For the best-case scenario, the complexity is:

$$\begin{aligned} O((M-T)Q^2)+ O(MP^2) \end{aligned}$$
(14)

This is the case when the features selected through the MFSFSA return maximum MCC, i.e., one. It means not to select the features using FFSA and RFSA as they would not be able to increase the validation MCC score. As in this case P and Q are same, we may rewrite it as:

$$\begin{aligned} O((M-T)Q^2)+ O(MQ^2) \end{aligned}$$
(15)

The best computational complexity is achieved for the experiments performed over the SPECTF dataset.

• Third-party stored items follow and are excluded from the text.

`src/rtl/l1_rr_arbiter_if.sv`:
```
// rtl/l1_rr_arbiter_if.sv - requestor and memory-port signal bundle for l1_rr_arbiter
// master = requestors plus memory model, slave = the arbiter.
interface l1_rr_arbiter_if #(
  parameter int NUM_PORTS = 4,
  parameter int ADDR_W    = 32,
  parameter int DATA_W    = 32,
  parameter int MAX_BURST = 4
);
  localparam int ID_W  = ($clog2(NUM_PORTS) < 1) ? 1 : $clog2(NUM_PORTS);
  localparam int LEN_W = ($clog2(MAX_BURST) < 1) ? 1 : $clog2(MAX_BURST);

  logic [NUM_PORTS-1:0]        req_valid;
  logic [NUM_PORTS*ADDR_W-1:0] req_addr;
  logic [NUM_PORTS-1:0]        req_rnw;
  logic [NUM_PORTS*LEN_W-1:0]  req_len;
  logic [NUM_PORTS*DATA_W-1:0] req_wdata;
  logic [NUM_PORTS-1:0]        req_ready;
  logic                        mem_req_valid;
  logic                        mem_req_ready;
  logic [ADDR_W-1:0]           mem_addr;
  logic                        mem_rnw;
  logic [LEN_W-1:0]            mem_len;
  logic [DATA_W-1:0]           mem_wdata;
  logic [ID_W-1:0]             mem_id;
  logic                        mem_rd_valid;
  logic [DATA_W-1:0]           mem_rd_data;
  logic [NUM_PORTS-1:0]        rd_valid;
  logic [DATA_W-1:0]           rd_data;

  modport master (
    output req_valid, req_addr, req_rnw, req_len, req_wdata,
    output mem_req_ready, mem_rd_valid, mem_rd_data,
    input  req_ready, mem_req_valid, mem_addr, mem_rnw, mem_len,
    input  mem_wdata, mem_id, rd_valid, rd_data
  );

  modport slave (
    input  req_valid, req_addr, req_rnw, req_len, req_wdata,
    input  mem_req_ready, mem_rd_valid, mem_rd_data,
    output req_ready, mem_req_valid, mem_addr, mem_rnw, mem_len,
    output mem_wdata, mem_id, rd_valid, rd_data
  );
endinterface

```
`src/rtl/l1_rr_arbiter.sv`:
```
// rtl/l1_rr_arbiter.sv - N-port L1 arbiter holding the shared memory port per transaction
// L1_ARB_FIXED_PRIORITY_EN selects lowest-index-wins; default is round-robin.
module l1_rr_arbiter #(
  parameter int NUM_PORTS = 4,
  parameter int ADDR_W    = 32,
  parameter int DATA_W    = 32,
  parameter int MAX_BURST = 4
) (
  input  logic           clk,
  input  logic           rst,
  l1_rr_arbiter_if.slave bus
);
  localparam int ID_W  = ($clog2(NUM_PORTS) < 1) ? 1 : $clog2(NUM_PORTS);
  localparam int LEN_W = ($clog2(MAX_BURST) < 1) ? 1 : $clog2(MAX_BURST);

  localparam logic [1:0] S_IDLE      = 2'd0;
  localparam logic [1:0] S_ISSUE     = 2'd1;
  localparam logic [1:0] S_READ_WAIT = 2'd2;

  logic [1:0]           state;
  logic [LEN_W-1:0]     beat_cnt;
  logic [ADDR_W-1:0]    addr_q;
  logic                 rnw_q;
  logic [LEN_W-1:0]     len_q;
  logic [DATA_W-1:0]    wdata_q;
  logic [ID_W-1:0]      id_q;
  logic [NUM_PORTS-1:0] grant_oh;
  logic                 win_found;
  int                   win;

`ifndef L1_ARB_FIXED_PRIORITY_EN
  logic [ID_W-1:0]      rr_ptr;
`endif

  always_comb begin
    win       = 0;
    win_found = 1'b0;
`ifdef L1_ARB_FIXED_PRIORITY_EN
    for (int i = NUM_PORTS - 1; i >= 0; i--) begin
      if (bus.req_valid[i]) begin
        win       = i;
        win_found = 1'b1;
      end
    end
`else
    // Search starts one past the last granted port so it ends up lowest priority.
    for (int k = 1; k <= NUM_PORTS; k++) begin
      if (!win_found && bus.req_valid[(int'(rr_ptr) + k) % NUM_PORTS]) begin
        win       = (int'(rr_ptr) + k) % NUM_PORTS;
        win_found = 1'b1;
      end
    end
`endif
  end

  always_comb begin
    grant_oh = '0;
    grant_oh[id_q] = 1'b1;
  end

  always_ff @(posedge clk or posedge rst) begin
    if (rst) begin
      state    <= S_IDLE;
      beat_cnt <= '0;
      addr_q   <= '0;
      rnw_q    <= 1'b0;
      len_q    <= '0;
      wdata_q  <= '0;
      id_q     <= '0;
`ifndef L1_ARB_FIXED_PRIORITY_EN
      rr_ptr   <= ID_W'(NUM_PORTS - 1);
`endif
    end else begin
      case (state)
        S_IDLE: begin
          if (win_found) begin
            addr_q  <= bus.req_addr[win*ADDR_W +: ADDR_W];
            rnw_q   <= bus.req_rnw[win];
            len_q   <= bus.req_len[win*LEN_W +: LEN_W];
            wdata_q <= bus.req_wdata[win*DATA_W +: DATA_W];
            id_q    <= ID_W'(win);
            state   <= S_ISSUE;
          end
        end
        S_ISSUE: begin
          if (bus.mem_req_ready) begin
`ifndef L1_ARB_FIXED_PRIORITY_EN
            rr_ptr <= id_q;
`endif
            beat_cnt <= '0;
            state    <= rnw_q ? S_READ_WAIT : S_IDLE;
          end
        end
        S_READ_WAIT: begin
          if (bus.mem_rd_valid) begin
            if (beat_cnt == len_q) state <= S_IDLE;
            else                   beat_cnt <= beat_cnt + 1'b1;
          end
        end
        default: state <= S_IDLE;
      endcase
    end
  end

  assign bus.mem_req_valid = (state == S_ISSUE);
  assign bus.mem_addr      = addr_q;
  assign bus.mem_rnw       = rnw_q;
  assign bus.mem_len       = len_q;
  assign bus.mem_wdata     = wdata_q;
  assign bus.mem_id        = id_q;
  assign bus.req_ready     = (state == S_ISSUE && bus.mem_req_ready) ? grant_oh : '0;
  assign bus.rd_valid      = (state == S_READ_WAIT && bus.mem_rd_valid) ? grant_oh : '0;
  assign bus.rd_data       = bus.mem_rd_data;
endmodule

```
`src/flat_wrapper.sv`:
```
// flat-port wrapper written by rule: the top's interface ports become plain ports
module l1_rr_arbiter_flat 
#(
  parameter int NUM_PORTS = 4,
  parameter int ADDR_W    = 32,
  parameter int DATA_W    = 32,
  parameter int MAX_BURST = 4
)
  (clk, rst, bus_req_valid, bus_req_addr, bus_req_rnw, bus_req_len, bus_req_wdata, bus_mem_req_ready, bus_mem_rd_valid, bus_mem_rd_data, bus_req_ready, bus_mem_req_valid, bus_mem_addr, bus_mem_rnw, bus_mem_len, bus_mem_wdata, bus_mem_id, bus_rd_valid, bus_rd_data);
  l1_rr_arbiter_if #(.NUM_PORTS(NUM_PORTS), .ADDR_W(ADDR_W), .DATA_W(DATA_W), .MAX_BURST(MAX_BURST)) bus_i ();
  input  logic clk;
  input  logic rst;
  input wire logic [$bits(bus_i.req_valid)-1:0] bus_req_valid;
  input wire logic [$bits(bus_i.req_addr)-1:0] bus_req_addr;
  input wire logic [$bits(bus_i.req_rnw)-1:0] bus_req_rnw;
  input wire logic [$bits(bus_i.req_len)-1:0] bus_req_len;
  input wire logic [$bits(bus_i.req_wdata)-1:0] bus_req_wdata;
  input wire logic [$bits(bus_i.mem_req_ready)-1:0] bus_mem_req_ready;
  input wire logic [$bits(bus_i.mem_rd_valid)-1:0] bus_mem_rd_valid;
  input wire logic [$bits(bus_i.mem_rd_data)-1:0] bus_mem_rd_data;
  output wire logic [$bits(bus_i.req_ready)-1:0] bus_req_ready;
  output wire logic [$bits(bus_i.mem_req_valid)-1:0] bus_mem_req_valid;
  output wire logic [$bits(bus_i.mem_addr)-1:0] bus_mem_addr;
  output wire logic [$bits(bus_i.mem_rnw)-1:0] bus_mem_rnw;
  output wire logic [$bits(bus_i.mem_len)-1:0] bus_mem_len;
  output wire logic [$bits(bus_i.mem_wdata)-1:0] bus_mem_wdata;
  output wire logic [$bits(bus_i.mem_id)-1:0] bus_mem_id;
  output wire logic [$bits(bus_i.rd_valid)-1:0] bus_rd_valid;
  output wire logic [$bits(bus_i.rd_data)-1:0] bus_rd_data;
  assign bus_i.req_valid = bus_req_valid;
  assign bus_i.req_addr = bus_req_addr;
  assign bus_i.req_rnw = bus_req_rnw;
  assign bus_i.req_len = bus_req_len;
  assign bus_i.req_wdata = bus_req_wdata;
  assign bus_i.mem_req_ready = bus_mem_req_ready;
  assign bus_i.mem_rd_valid = bus_mem_rd_valid;
  assign bus_i.mem_rd_data = bus_mem_rd_data;
  assign bus_req_ready = bus_i.req_ready;
  assign bus_mem_req_valid = bus_i.mem_req_valid;
  assign bus_mem_addr = bus_i.mem_addr;
  assign bus_mem_rnw = bus_i.mem_rnw;
  assign bus_mem_len = bus_i.mem_len;
  assign bus_mem_wdata = bus_i.mem_wdata;
  assign bus_mem_id = bus_i.mem_id;
  assign bus_rd_valid = bus_i.rd_valid;
  assign bus_rd_data = bus_i.rd_data;
  l1_rr_arbiter #(.NUM_PORTS(NUM_PORTS), .ADDR_W(ADDR_W), .DATA_W(DATA_W), .MAX_BURST(MAX_BURST)) u_core (.clk(clk), .rst(rst), .bus(bus_i));
endmodule
```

Out of total 44 features, 19 were selected through MFSFSA and they produced the MCC score of 1. This is the case where selection process through FFSA and RFSA is not performed, resulting the use of the same 19 features for training and testing purpose. For the average cases, the computational complexity remains \(O((M-T)Q^2)+2(N-Q)O((M-T)(N\frac{(N+Q+1)}{2})^2))+(N-Q)O((M-T)+O(MQ^2)\). For all the other three experiments (Cleveland, Hungarian and Switzerland), the computational complexity remained as average case. These are the cases when all the algorithms went through and \(Q>1\) and \(P<N\).

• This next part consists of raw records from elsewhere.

$ cat src/rtl/ec_point_stream_tx.sv
// ----------------------------------------------------------------------------
// ec_point_stream_tx
//   Serializes one wide single-beat EC result word into a packet of narrow
//   stream beats, byte 0 of the word on beat 0 (LSB first).
//
//   Ports:
//     i_clk   : clock
//     i_rst_n : asynchronous active-low reset; drops a packet in flight
//     i_axi   : wide input (sink), one beat per word; sop/eop/mod ignored
//     o_axi   : narrow output packet (source), ctl/err repeated on each beat
//
//   Build option: EC_SER_DROP_ERR_EN
//     defined   - words arriving with err=1 are accepted and discarded, and
//                 counted in the saturating debug counter drop_cnt_q.
//     undefined - such words are serialized with err=1 on every beat.
//
//   All outputs are registered. i_axi.rdy is combinational: high in IDLE,
//   and on the eop beat while o_axi.rdy is high, so back-to-back words
//   stream without an idle cycle between packets.
// ----------------------------------------------------------------------------
module ec_point_stream_tx
  import ec_point_stream_tx_pkg::*;
#(
  parameter int IN_BITS  = FP2_JB_POINT_BITS,
  parameter int OUT_BYTS = 8,
  parameter int CTL_BITS = 16
) (
  input  logic          i_clk,
  input  logic          i_rst_n,
  if_axi_stream.sink    i_axi,
  if_axi_stream.source  o_axi
);

  localparam int IN_BYTS   = ser_beats(IN_BITS, 1);
  localparam int NUM_BEATS = ser_beats(IN_BITS, OUT_BYTS);
  localparam int LAST_MOD  = IN_BYTS % OUT_BYTS;
  localparam int OUT_BITS  = OUT_BYTS * 8;
  localparam int WORD_BITS = NUM_BEATS * OUT_BITS;
  localparam int CNT_BITS  = cnt_bits(NUM_BEATS);
  localparam int MOD_BITS  = cnt_bits(OUT_BYTS);

  localparam logic [CNT_BITS-1:0] LAST_BEAT  = CNT_BITS'(NUM_BEATS - 1);
  localparam logic [MOD_BITS-1:0] LAST_MOD_V = MOD_BITS'(LAST_MOD);
  localparam logic                ONE_BEAT   = (NUM_BEATS == 1);

  // Latched word viewed as an array of output beats: indexing it by beat
  // number is the byte-aligned output mux.
  typedef logic [NUM_BEATS-1:0][OUT_BITS-1:0] word_t;

  ser_state_e          state_q, state_d;
  logic [CNT_BITS-1:0] beat_cnt_q, beat_cnt_d;
  word_t               word_q, word_d, word_in;
  logic                val_q, val_d;
  logic                sop_q, sop_d;
  logic                eop_q, eop_d;
  logic                err_q, err_d;
  logic [MOD_BITS-1:0] mod_q, mod_d;
  logic [CTL_BITS-1:0] ctl_q, ctl_d;
  logic [OUT_BITS-1:0] dat_q, dat_d;

  logic in_rdy;
  logic accept;
  logic drop;
  logic load_word;
  logic advance;

  // Ready is forced low while reset is asserted so no word is taken then.
  assign in_rdy = i_rst_n & ((state_q == ST_IDLE) |
                             ((state_q == ST_SEND) & eop_q & o_axi.rdy));
  assign accept = i_axi.val & in_rdy;

`ifdef EC_SER_DROP_ERR_EN
  logic [15:0] drop_cnt_q, drop_cnt_d;

  assign drop = accept & i_axi.err;

  always_comb begin
    drop_cnt_d = drop_cnt_q;
    if (drop && (drop_cnt_q != 16'hFFFF)) drop_cnt_d = drop_cnt_q + 16'd1;
  end

  always_ff @(posedge i_clk or negedge i_rst_n) begin
    if (!i_rst_n) drop_cnt_q <= '0;
    else          drop_cnt_q <= drop_cnt_d;
  end
`else
  assign drop = 1'b0;
`endif

  assign load_word = accept & ~drop;
  // Non-eop beat taken by the sink: move on to the next beat.
  assign advance   = (state_q == ST_SEND) & o_axi.rdy & ~eop_q;

  always_comb begin
    // NOTE: combinational blocks use blocking '=' and give every output a
    // default first, so nothing is left unassigned on any path (no latches).
    state_d    = state_q;
    beat_cnt_d = beat_cnt_q;
    val_d      = val_q;
    sop_d      = sop_q;
    eop_d      = eop_q;
    err_d      = err_q;
    mod_d      = mod_q;
    ctl_d      = ctl_q;
    dat_d      = dat_q;
    word_in    = WORD_BITS'(i_axi.dat);
    word_d     = load_word ? word_in : word_q;

    case (state_q)
      ST_IDLE: begin
        if (load_word) state_d = ST_SEND;
      end
      ST_SEND: begin
        // eop beat taken without a follow-on word: packet done.
        if (o_axi.rdy && eop_q && !load_word) state_d = ST_IDLE;
      end
      default: state_d = ST_IDLE;
    endcase

    if (load_word) begin
      beat_cnt_d = '0;
      val_d      = 1'b1;
      sop_d      = 1'b1;
      eop_d      = ONE_BEAT;
      mod_d      = ONE_BEAT ? LAST_MOD_V : '0;
      ctl_d      = i_axi.ctl;
      err_d      = i_axi.err;
    end else if (advance) begin
      beat_cnt_d = beat_cnt_q + 1'b1;
      sop_d      = 1'b0;
      eop_d      = (beat_cnt_d == LAST_BEAT);
      mod_d      = eop_d ? LAST_MOD_V : '0;
    end else if (state_d == ST_IDLE) begin
      val_d = 1'b0;
      sop_d = 1'b0;
      eop_d = 1'b0;
      mod_d = '0;
    end

    // The output register reloads only when a new beat is presented, which
    // keeps every output frozen while the sink stalls.
    if (load_word || advance) dat_d = word_d[beat_cnt_d];
  end

  always_ff @(posedge i_clk or negedge i_rst_n) begin
    if (!i_rst_n) begin
      state_q    <= ST_IDLE;
      beat_cnt_q <= '0;
      val_q      <= 1'b0;
      sop_q      <= 1'b0;
      eop_q      <= 1'b0;
      err_q      <= 1'b0;
      mod_q      <= '0;
      ctl_q      <= '0;
      dat_q      <= '0;
    end else begin
      state_q    <= state_d;
      beat_cnt_q <= beat_cnt_d;
      val_q      <= val_d;
      sop_q      <= sop_d;
      eop_q      <= eop_d;
      err_q      <= err_d;
      mod_q      <= mod_d;
      ctl_q      <= ctl_d;
      dat_q      <= dat_d;
    end
  end

  // NOTE: the wide word store has no reset; it is only read after a load,
  // and leaving it out of reset keeps thousands of flops off the reset tree.
  always_ff @(posedge i_clk) begin
    word_q <= word_d;
  end

  assign i_axi.rdy = in_rdy;
  assign o_axi.val = val_q;
  assign o_axi.sop = sop_q;
  assign o_axi.eop = eop_q;
  assign o_axi.err = err_q;
  assign o_axi.mod = mod_q;
  assign o_axi.ctl = ctl_q;
  assign o_axi.dat = dat_q;

endmodule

The highest computational complexity occurs for the three cases, i.e., (i) The case when Q is nearly equal to 1. In this scenario, FFSA and RFSA have to go through nearly all the features although P is less than N by a margin. (ii) It is the case when P is greater than 1 by a margin but higher MCC is not obtained, FFSA and RFSA have to go through as average case but P nearly equals N. (iii) The third case is worst of all when Q nearly equals 1 and P nearly equals N. In this case, FFSA and RFSA need to go through all the features and training/testing is performed over the original (approximately) feature dimension.

6 Conclusion

A cardiac disease diagnosis system is presented by proposing the feature selection algorithms, i.e., MFSFSA, FFSA, RFSA and FSSA. The proposed algorithms use individual Fisher scores of the features, along with MCC scores of the subsets, for their selection in the feature subsets. The proposed feature selection algorithms select one feature subset each and among all of them the feature subset with the higher MCC score and lower dimension is a good choice of selection. A binary class RBF kernel-based SVM is used for predicting the heart disease. Four UCI datasets are used for the verification of the proposed technique. The proposed technique is analyzed over three performance metrics, i.e., accuracy, sensitivity and specificity. The proposed technique achieved considerably better results than the other comparative techniques. A detail of computational analysis for the proposed technique is presented as well.